The operation of quantum dot lasers epitaxially grown on silicon is investigated through a quantum-corrected Poisson-drift-diffusion model. This in-house developed simulation framework completes the traditional rate equation approach, which models the intersubband transitions involved into simultaneous ground-state and excited-state lasing, with a physics-based description of carrier transport and electrostatic effects. The code is applied to look into some of the most relevant mechanisms affecting the lasing operation. We analyze the impact of threading dislocations on non-radiative recombination and laser threshold current. We demonstrate that asymmetric carrier transport in the barrier explains the ground-state power quenching above the excited-state lasing threshold.

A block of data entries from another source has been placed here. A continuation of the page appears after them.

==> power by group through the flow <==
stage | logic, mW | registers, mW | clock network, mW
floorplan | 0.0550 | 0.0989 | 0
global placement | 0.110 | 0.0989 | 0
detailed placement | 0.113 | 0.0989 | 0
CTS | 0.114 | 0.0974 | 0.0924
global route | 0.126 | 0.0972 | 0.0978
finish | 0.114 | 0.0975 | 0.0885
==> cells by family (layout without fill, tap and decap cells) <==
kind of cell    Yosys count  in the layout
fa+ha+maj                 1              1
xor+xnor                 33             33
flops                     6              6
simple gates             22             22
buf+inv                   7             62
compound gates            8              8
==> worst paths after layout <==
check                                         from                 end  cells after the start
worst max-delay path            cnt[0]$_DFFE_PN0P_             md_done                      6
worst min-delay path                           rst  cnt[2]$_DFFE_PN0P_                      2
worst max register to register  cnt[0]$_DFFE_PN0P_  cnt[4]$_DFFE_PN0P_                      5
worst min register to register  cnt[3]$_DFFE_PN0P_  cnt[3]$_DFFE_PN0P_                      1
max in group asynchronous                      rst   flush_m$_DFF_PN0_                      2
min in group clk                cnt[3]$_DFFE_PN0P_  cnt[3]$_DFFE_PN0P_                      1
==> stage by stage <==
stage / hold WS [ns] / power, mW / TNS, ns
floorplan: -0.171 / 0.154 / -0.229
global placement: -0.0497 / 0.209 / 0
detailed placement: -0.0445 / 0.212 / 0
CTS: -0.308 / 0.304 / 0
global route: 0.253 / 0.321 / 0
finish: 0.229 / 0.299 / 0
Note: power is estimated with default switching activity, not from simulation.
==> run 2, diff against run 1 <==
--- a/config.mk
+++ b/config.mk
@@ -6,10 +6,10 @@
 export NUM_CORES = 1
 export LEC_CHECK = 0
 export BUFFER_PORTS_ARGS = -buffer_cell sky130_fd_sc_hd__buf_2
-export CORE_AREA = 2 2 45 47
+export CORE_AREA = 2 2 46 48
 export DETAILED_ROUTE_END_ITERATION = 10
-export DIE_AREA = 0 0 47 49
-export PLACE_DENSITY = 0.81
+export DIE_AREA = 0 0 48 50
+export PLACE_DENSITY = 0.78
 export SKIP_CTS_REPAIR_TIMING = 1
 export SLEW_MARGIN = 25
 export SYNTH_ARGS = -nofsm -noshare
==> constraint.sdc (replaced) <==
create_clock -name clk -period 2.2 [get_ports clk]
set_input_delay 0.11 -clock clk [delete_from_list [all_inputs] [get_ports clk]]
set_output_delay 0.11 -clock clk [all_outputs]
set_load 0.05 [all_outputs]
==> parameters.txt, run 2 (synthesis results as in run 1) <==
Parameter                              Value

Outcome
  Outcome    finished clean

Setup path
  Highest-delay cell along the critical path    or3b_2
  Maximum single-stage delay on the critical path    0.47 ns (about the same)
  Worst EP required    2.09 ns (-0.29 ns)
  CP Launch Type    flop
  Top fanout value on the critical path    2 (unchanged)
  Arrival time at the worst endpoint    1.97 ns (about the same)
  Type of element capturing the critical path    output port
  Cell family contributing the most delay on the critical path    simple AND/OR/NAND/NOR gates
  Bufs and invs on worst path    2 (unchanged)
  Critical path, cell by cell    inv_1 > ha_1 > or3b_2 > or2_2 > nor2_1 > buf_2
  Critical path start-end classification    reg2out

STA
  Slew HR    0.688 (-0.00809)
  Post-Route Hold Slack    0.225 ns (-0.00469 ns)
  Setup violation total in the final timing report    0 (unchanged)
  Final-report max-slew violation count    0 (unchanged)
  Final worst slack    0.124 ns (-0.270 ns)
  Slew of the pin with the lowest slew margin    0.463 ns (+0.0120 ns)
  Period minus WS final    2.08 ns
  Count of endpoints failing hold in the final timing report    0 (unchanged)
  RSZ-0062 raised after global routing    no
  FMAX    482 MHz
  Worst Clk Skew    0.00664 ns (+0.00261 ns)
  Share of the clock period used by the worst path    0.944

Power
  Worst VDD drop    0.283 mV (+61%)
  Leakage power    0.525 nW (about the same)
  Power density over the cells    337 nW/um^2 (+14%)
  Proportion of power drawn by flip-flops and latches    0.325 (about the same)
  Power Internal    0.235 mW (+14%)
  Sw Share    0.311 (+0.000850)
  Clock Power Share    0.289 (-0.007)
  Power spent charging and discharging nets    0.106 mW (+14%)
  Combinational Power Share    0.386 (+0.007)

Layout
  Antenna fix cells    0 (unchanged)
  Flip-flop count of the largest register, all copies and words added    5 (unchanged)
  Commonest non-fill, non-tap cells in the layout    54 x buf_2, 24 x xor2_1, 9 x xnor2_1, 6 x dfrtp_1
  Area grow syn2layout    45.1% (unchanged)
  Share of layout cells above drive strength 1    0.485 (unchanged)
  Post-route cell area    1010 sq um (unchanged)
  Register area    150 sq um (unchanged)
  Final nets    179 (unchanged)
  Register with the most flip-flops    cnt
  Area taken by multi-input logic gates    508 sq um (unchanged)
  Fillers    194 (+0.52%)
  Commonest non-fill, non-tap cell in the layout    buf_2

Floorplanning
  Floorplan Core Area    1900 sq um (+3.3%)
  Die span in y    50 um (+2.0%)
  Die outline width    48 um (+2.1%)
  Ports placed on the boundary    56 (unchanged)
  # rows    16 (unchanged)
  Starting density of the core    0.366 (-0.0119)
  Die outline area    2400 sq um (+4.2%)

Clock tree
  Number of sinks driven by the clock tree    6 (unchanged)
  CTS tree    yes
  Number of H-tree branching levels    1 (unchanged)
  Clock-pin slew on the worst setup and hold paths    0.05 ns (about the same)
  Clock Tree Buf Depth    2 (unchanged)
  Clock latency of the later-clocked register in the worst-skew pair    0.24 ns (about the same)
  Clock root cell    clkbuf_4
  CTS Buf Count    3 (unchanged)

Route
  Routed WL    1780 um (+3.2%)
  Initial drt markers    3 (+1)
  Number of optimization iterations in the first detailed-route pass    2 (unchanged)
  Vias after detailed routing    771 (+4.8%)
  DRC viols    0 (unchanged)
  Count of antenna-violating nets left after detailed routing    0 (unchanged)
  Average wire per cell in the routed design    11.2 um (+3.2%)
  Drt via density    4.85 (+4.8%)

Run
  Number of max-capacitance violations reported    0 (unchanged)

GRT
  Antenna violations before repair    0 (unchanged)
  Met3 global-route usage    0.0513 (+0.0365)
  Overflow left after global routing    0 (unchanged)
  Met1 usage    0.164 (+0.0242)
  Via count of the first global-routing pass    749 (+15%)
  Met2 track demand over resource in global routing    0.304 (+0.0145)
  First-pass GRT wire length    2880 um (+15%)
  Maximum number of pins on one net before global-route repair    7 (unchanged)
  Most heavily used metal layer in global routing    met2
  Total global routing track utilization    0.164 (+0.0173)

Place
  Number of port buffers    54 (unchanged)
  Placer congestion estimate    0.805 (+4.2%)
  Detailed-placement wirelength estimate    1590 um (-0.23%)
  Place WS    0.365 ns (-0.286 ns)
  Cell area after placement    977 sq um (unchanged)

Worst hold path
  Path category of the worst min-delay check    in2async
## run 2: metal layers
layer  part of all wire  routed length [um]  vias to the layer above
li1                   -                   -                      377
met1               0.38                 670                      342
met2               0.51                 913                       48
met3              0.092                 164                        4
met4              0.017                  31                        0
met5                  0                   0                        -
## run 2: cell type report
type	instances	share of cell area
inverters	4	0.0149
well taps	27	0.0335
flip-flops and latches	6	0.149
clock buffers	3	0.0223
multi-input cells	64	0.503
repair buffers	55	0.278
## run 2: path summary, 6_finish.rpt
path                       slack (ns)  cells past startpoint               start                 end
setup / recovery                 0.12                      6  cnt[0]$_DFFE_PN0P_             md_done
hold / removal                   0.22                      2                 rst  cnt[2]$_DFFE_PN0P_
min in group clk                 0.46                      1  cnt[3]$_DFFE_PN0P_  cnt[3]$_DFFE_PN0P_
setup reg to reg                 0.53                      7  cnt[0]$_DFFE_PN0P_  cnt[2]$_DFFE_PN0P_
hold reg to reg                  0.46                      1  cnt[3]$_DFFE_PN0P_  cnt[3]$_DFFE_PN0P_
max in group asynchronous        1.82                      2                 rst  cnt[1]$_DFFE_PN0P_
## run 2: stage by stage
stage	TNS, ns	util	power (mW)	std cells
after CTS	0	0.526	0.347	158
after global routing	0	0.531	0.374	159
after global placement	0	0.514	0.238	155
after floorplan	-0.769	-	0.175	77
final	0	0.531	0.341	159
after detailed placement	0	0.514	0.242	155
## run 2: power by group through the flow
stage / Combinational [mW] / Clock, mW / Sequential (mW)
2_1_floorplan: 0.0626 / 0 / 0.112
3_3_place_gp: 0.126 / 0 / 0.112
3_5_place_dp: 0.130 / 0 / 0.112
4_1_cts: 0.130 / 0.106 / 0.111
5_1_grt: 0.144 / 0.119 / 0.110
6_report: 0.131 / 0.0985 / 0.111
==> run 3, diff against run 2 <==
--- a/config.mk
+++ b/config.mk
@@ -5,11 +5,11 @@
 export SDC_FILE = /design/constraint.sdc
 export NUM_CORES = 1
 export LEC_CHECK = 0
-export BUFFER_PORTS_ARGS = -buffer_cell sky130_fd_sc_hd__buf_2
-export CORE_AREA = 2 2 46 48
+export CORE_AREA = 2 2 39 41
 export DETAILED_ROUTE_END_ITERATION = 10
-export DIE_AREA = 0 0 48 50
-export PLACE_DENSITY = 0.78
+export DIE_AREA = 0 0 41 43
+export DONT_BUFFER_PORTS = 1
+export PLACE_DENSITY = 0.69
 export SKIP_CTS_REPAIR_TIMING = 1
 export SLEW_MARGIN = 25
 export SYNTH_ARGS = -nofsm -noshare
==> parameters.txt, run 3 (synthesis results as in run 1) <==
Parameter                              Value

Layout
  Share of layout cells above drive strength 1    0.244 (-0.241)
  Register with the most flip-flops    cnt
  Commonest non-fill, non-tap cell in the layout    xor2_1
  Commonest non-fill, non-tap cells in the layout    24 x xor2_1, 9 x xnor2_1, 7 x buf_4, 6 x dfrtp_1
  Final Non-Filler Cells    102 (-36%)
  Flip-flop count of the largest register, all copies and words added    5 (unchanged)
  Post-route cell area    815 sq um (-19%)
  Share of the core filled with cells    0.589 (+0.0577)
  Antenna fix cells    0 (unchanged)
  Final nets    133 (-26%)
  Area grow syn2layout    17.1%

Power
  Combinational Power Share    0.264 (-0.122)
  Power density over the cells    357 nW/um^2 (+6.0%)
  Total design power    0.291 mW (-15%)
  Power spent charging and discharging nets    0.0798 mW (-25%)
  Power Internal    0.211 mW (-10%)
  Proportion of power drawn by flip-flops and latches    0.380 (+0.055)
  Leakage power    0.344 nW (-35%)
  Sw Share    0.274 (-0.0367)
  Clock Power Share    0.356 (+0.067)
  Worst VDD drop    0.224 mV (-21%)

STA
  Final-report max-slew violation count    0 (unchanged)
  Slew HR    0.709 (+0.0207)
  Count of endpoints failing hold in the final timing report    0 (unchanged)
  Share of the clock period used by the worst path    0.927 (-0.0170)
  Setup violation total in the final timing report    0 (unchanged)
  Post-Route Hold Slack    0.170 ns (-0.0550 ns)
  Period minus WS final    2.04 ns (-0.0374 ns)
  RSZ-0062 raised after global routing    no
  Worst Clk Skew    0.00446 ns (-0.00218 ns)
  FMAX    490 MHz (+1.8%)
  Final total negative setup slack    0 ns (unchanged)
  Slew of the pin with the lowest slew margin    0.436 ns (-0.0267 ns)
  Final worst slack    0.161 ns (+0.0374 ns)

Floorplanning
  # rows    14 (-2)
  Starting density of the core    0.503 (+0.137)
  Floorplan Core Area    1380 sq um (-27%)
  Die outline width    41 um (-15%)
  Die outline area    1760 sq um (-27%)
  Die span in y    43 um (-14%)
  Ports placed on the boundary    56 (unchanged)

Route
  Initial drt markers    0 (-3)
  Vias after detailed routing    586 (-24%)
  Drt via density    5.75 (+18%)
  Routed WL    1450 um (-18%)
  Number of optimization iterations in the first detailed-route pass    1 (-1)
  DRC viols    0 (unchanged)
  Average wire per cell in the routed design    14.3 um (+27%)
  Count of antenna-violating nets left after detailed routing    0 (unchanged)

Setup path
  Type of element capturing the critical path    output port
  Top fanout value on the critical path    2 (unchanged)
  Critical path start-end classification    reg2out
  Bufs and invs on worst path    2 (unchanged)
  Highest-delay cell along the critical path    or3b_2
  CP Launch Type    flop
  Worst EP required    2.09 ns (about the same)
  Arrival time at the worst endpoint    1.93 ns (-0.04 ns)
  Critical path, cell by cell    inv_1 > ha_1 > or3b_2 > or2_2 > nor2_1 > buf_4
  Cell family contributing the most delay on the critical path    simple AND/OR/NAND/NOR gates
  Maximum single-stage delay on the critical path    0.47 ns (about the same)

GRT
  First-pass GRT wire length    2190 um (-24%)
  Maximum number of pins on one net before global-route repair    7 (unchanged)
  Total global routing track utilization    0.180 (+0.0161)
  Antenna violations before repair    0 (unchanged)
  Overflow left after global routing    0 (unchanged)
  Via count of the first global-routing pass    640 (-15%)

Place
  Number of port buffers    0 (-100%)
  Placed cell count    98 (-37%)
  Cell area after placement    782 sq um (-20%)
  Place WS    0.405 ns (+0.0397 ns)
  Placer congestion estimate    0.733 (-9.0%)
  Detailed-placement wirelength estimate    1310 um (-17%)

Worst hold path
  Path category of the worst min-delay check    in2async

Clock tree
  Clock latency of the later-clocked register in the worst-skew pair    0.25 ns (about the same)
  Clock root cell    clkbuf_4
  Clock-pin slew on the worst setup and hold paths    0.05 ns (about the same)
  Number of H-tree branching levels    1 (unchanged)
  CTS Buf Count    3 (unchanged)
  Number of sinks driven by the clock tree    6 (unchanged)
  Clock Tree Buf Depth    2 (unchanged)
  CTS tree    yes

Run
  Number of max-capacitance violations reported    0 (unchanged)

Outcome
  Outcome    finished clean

Finally, we study p-type modulation doping and its benefits/contraindications. The observation of an optimum doping level, minimizing the ground-state lasing threshold current, stems from the reduction of the electron density, which counteracts the benefits from the expected increase of the hole density. This reduction is due to electrostatic effects hindering electron injection.

中文翻译：

---

载流子传输对硅上 QD 激光器连续波性能的影响：漂移扩散方法

通过量子校正泊松漂移扩散模型研究了在硅上外延生长的量子点激光器的操作。这种内部开发的仿真框架完善了传统的速率方程方法，该方法对涉及到同步基态和激发态激光的子带间跃迁进行建模，并对载流子传输和静电效应进行了基于物理学的描述。该代码用于研究影响激光操作的一些最相关的机制。我们分析了穿透位错对非辐射复合和激光阈值电流的影响。我们证明势垒中的不对称载流子传输解释了激发态激光阈值以上的基态功率猝灭。最后，我们研究了 p 型调制掺杂及其好处/禁忌症。观察到最佳掺杂水平，最小化基态激光阈值电流，源于电子密度的降低，这抵消了预期增加的空穴密度带来的好处。这种减少是由于静电效应阻碍了电子注入。